The determination of a protein's structure from the knowledge of its linear chain is one of the important problems that remains as a bottleneck in interpreting the rapidly increasing repository of genetic sequence data. One approach to this problem that has shown promise and given a measure of success is threading. In this approach contact energies between different amino acids are first determined by statistical methods applied to known structures. These contact energies are then applied to a sequence whose structure is to be determined by threading it through various known structures and determining the total threading energy for each candidate structure. That structure that yields the lowest total energy is then considered the leading candidate among all the structures tested. Additional information is often needed in order to support the results of threading studies, as it is well known in the field that the contact potentials used are not sufficiently sensitive to allow definitive conclusions.

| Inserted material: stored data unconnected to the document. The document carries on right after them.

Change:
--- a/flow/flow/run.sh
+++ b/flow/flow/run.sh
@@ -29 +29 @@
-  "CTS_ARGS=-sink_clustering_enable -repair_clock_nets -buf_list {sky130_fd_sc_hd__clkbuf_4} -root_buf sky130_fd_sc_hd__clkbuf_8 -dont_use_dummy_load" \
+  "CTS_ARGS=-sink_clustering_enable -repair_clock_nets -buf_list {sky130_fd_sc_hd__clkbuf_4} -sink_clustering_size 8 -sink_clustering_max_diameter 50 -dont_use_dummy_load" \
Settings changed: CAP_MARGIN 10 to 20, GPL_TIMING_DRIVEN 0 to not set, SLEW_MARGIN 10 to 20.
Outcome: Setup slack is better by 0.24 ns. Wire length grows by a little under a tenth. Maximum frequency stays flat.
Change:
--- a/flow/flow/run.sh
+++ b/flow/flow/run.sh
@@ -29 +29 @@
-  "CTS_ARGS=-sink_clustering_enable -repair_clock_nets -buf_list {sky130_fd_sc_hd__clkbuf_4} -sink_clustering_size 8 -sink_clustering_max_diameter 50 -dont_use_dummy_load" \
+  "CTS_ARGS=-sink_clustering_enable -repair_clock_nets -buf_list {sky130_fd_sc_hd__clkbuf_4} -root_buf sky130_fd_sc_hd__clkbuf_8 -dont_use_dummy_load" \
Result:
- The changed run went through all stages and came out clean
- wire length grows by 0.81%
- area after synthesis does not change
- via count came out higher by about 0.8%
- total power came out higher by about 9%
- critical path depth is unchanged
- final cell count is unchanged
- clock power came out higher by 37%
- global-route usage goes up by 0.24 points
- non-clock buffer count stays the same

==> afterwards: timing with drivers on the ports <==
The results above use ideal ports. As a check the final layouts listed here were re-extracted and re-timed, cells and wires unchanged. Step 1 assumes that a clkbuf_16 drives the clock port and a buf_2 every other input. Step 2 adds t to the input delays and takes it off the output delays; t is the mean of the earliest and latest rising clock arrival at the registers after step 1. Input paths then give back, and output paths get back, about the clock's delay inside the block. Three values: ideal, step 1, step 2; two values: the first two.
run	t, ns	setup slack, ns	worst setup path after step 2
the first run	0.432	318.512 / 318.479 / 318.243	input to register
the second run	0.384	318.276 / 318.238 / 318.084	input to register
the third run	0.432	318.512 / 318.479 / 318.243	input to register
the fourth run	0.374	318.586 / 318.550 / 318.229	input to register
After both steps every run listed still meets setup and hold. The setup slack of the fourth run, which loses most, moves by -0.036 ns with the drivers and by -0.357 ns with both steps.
Context: an optimization exercise on an open-source flow, tuned for small area. The choices shown serve that exercise and are no tape-out recipe. The RTL was checked by simulation tests, not by an equivalence proof against the original design. Power figures rest on the tool's default switching activity, not on a simulated workload.

## delta
// all_mod
module all_mod(
input clk, rst, wr, rd,
input rx,
input [2:0] addr,
input [7:0] din,
output tx,
output [7:0] dout
    );
For scale: ~1000 cells after synthesis, roughly 390 flip-flops, about 25 I/O pins, ~15000 µm² of cells after synthesis.
make LEC_CHECK=0 CAP_MARGIN=20 CORE_MARGIN=2 CORE_UTILIZATION=65 CTS_BUF_LIST='sky130_fd_sc_hd__clkbuf_4 sky130_fd_sc_hd__clkbuf_8' CTS_CLUSTER_DIAMETER=60 CTS_CLUSTER_SIZE=12 SLEW_MARGIN=20 finish   # period 10.0 ns
run.sh (not shown) runs the stock make flow with config.mk's settings and CLKGATE_MAP_FILE= SYNTH_SCRIPT=/design/flow/synth_recipe.tcl, a recipe that flattens the netlist after the stock synthesis.
The following lists how violet was set up differently from delta:
Settings: CTS_BUF_LIST now sky130_fd_sc_hd__clkbuf_8, was sky130_fd_sc_hd__clkbuf_4 sky130_fd_sc_hd__clkbuf_8; CTS_CLUSTER_SIZE now 16, was 12; CORE_UTILIZATION now 80, was 65; CTS_CLUSTER_DIAMETER now 80, was 60.
## What came out
- In the metrics for delta and violet, the one carrying the higher portion of total power attributed to the clock network is delta.
- Of violet and delta, it is violet that has the lower maximum level of the CTS H-tree.
- met2 track utilization from global routing sits higher in violet than in delta.
- Changes observed in violet relative to delta: shortest clock period the worst path allows after layout now smaller, sequential share of cell area shows an increase of 1.5 points, number of buffer and inverter stages on the critical path picked up an extra 1, fill cell instance count of the final layout dropped about 45%, post-detailed-placement half-perimeter wirelength now sits higher.
- Every run in the comparison, delta and violet, completed the flow with a clean layout.

* * *

all_mod, a different RTL version from the one above (not shown whole).
Settings: LEC_CHECK=0, CAP_MARGIN=20, CORE_MARGIN=2, CORE_UTILIZATION=80, CTS_BUF_LIST=sky130_fd_sc_hd__clkbuf_8, CTS_CLUSTER_DIAMETER=80, CTS_CLUSTER_SIZE=16, SLEW_MARGIN=20; clock period 10.0 ns.
standard.sh (not shown) runs the stock make flow with config.mk's settings and CLKGATE_MAP_FILE= SYNTH_SCRIPT=/design/flow/synth_recipe.tcl, a recipe that flattens the netlist after the stock synthesis.
==> flow/flow/run.sh <==
#!/bin/bash
# The standard layout, with the smallest buffer as the port buffer that
# global placement puts on every input and output, and small buffers in the
# upper levels of the clock tree.
set -euo pipefail
export BUFFER_PORTS_ARGS="-buffer_cell sky130_fd_sc_hd__buf_1"
export CTS_ARGS="-sink_clustering_enable -repair_clock_nets -sink_clustering_size 16 -sink_clustering_max_diameter 80 -buf_list sky130_fd_sc_hd__clkbuf_8 -sink_clustering_buffer sky130_fd_sc_hd__clkbuf_8 -root_buf sky130_fd_sc_hd__clkbuf_4 -tree_buf sky130_fd_sc_hd__clkbuf_4"
export RECOVER_POWER=100
bash standard.sh > standard.log 2>&1
The first run ran to the end with violations: capacitance limit, slew limit.
Then changed:
==> flow/run.sh (new file) <==
#!/bin/bash
# synth_recipe.tcl (not shown) runs the flow's synth.tcl, then flattens the netlist and writes it again
# the make line also repeats each setting of config.mk as NAME=value (left out here)
make -C /OpenROAD-flow-scripts/flow DESIGN_CONFIG=/design/flow/config.mk WORK_HOME=/design/flow/orfs CLKGATE_MAP_FILE= SYNTH_SCRIPT=/design/flow/synth_recipe.tcl finish
removed: flow/flow/run.sh
removed: flow/standard.sh
=>
- Now the flow completed without violations
- final area grows by 1.5%
- sequential share of layout area shrinks by 1.1 points
- maximum frequency went up by 7.8%
- via count climbs by 0.75%
- first-iteration DRC count went down by 11%
- utilization came out higher by 1.3 points
Then changed:
==> flow/flow/run.sh (new file) <==
#!/bin/bash
# The standard layout, with the smallest buffer as the port buffer that
# global placement puts on every input and output, and small buffers in the
# upper levels of the clock tree.
set -euo pipefail
export BUFFER_PORTS_ARGS="-buffer_cell sky130_fd_sc_hd__buf_1"
export CTS_ARGS="-sink_clustering_enable -repair_clock_nets -sink_clustering_size 16 -sink_clustering_max_diameter 80 -buf_list sky130_fd_sc_hd__clkbuf_8 -sink_clustering_buffer sky130_fd_sc_hd__clkbuf_8 -root_buf sky130_fd_sc_hd__clkbuf_4 -tree_buf sky130_fd_sc_hd__clkbuf_4"
bash standard.sh > standard.log 2>&1
==> flow/standard.sh (new file) <==
#!/bin/bash
# synth_recipe.tcl (not shown) runs the flow's synth.tcl, then flattens the netlist and writes it again
# the make line also repeats each setting of config.mk as NAME=value (left out here)
make -C /OpenROAD-flow-scripts/flow DESIGN_CONFIG=/design/flow/config.mk WORK_HOME=/design/flow/orfs CLKGATE_MAP_FILE= SYNTH_SCRIPT=/design/flow/synth_recipe.tcl "${@:-finish}"
removed: flow/run.sh
Via count goes down by 0.74%.
Worst setup slack gains 0.45 ns.
Routed wire length is lower by 2.5%.
Sequential power hardly moves.
Critical path depth went up by 1.
First-iteration DRC count goes up by about 1.8%.
Then changed:
==> flow/run.sh (new file) <==
#!/bin/bash
# synth_recipe.tcl (not shown) runs the flow's synth.tcl, then flattens the netlist and writes it again
# the make line also repeats each setting of config.mk as NAME=value (left out here)
make -C /OpenROAD-flow-scripts/flow DESIGN_CONFIG=/design/flow/config.mk WORK_HOME=/design/flow/orfs CLKGATE_MAP_FILE= SYNTH_SCRIPT=/design/flow/synth_recipe.tcl finish
CTS_BUF_LIST = sky130_fd_sc_hd__clkbuf_16   (was sky130_fd_sc_hd__clkbuf_8)
CTS_CLUSTER_SIZE = 30   (was 16)
removed: flow/flow/run.sh
removed: flow/standard.sh
Outcome:
- routed wire length rises by 6.0%
- synthesized cell count does not change
- die area does not change
- sequential cell count does not change
- sequential share of layout area falls by 0.58 points
- global-route usage rises by 1.5 points
- setup slack got worse by 0.69 ns
- area after synthesis is unchanged
- sequential power stays flat

## static timing again, ports no longer ideal
Ports are ideal in the flow. The routed layouts listed here were re-timed in OpenROAD. Step 1: set_driving_cell puts a clkbuf_16 on clk and a buf_2 on each other input, an assumption about the parent block. Step 2 moves the port delays by t, midway between the first and last clock arrival at a register: inputs arrive t later, outputs are due t later. That takes back most of the time a late clock gives input paths. a / b / c = ideal ports / drivers / drivers and shift; a / b = the first two.
run | t (ns) | setup slack, ns | hold WS [ns] | worst register clock-pin slew, ns | worst data-port slew with drivers (ns)
delta | 0.591 | 4.829 / 4.849 / 4.257 | 0.382 / 0.382 / 0.382 | 0.09 / 0.09 | 0.10
violet | 0.615 | 4.969 / 4.992 / 4.377 | 0.392 / 0.392 / 0.392 | 0.11 / 0.11 | 0.07
the first run of note 2 | 0.764 | 4.722 / 4.739 / 3.974 | 0.385 / 0.385 / 0.385 | 0.11 / 0.11 | 0.06
the second run of note 2 | 0.607 | 5.106 / 5.126 / 4.520 | 0.393 / 0.393 / 0.393 | 0.11 / 0.11 | 0.04
the third run of note 2 | 0.765 | 5.552 / 5.549 / 4.784 | 0.384 / 0.384 / 0.384 | 0.11 / 0.11 | 0.06
the fourth run of note 2 | 0.548 | 4.860 / 4.884 / 4.336 | 0.399 / 0.399 / 0.399 | 0.12 / 0.12 | 0.04
For the third run of note 2, which loses most, drivers alone change the setup slack by -0.003 ns; drivers and shift together by -0.768 ns. Setup slack includes reset recovery checks.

Here, we investigate the hypothesis that the environment of an amino acid residue realized as all those residues not local to it on the chain but sufficiently close spatially can supply information predictive of the type of that residue that is not adequately reflected in the individual contact energies. We present evidence that confirms this hypothesis and suggests a high order cooperativity between the residues that surround a given residue and how they interact with it. We suggest a possible application to threading.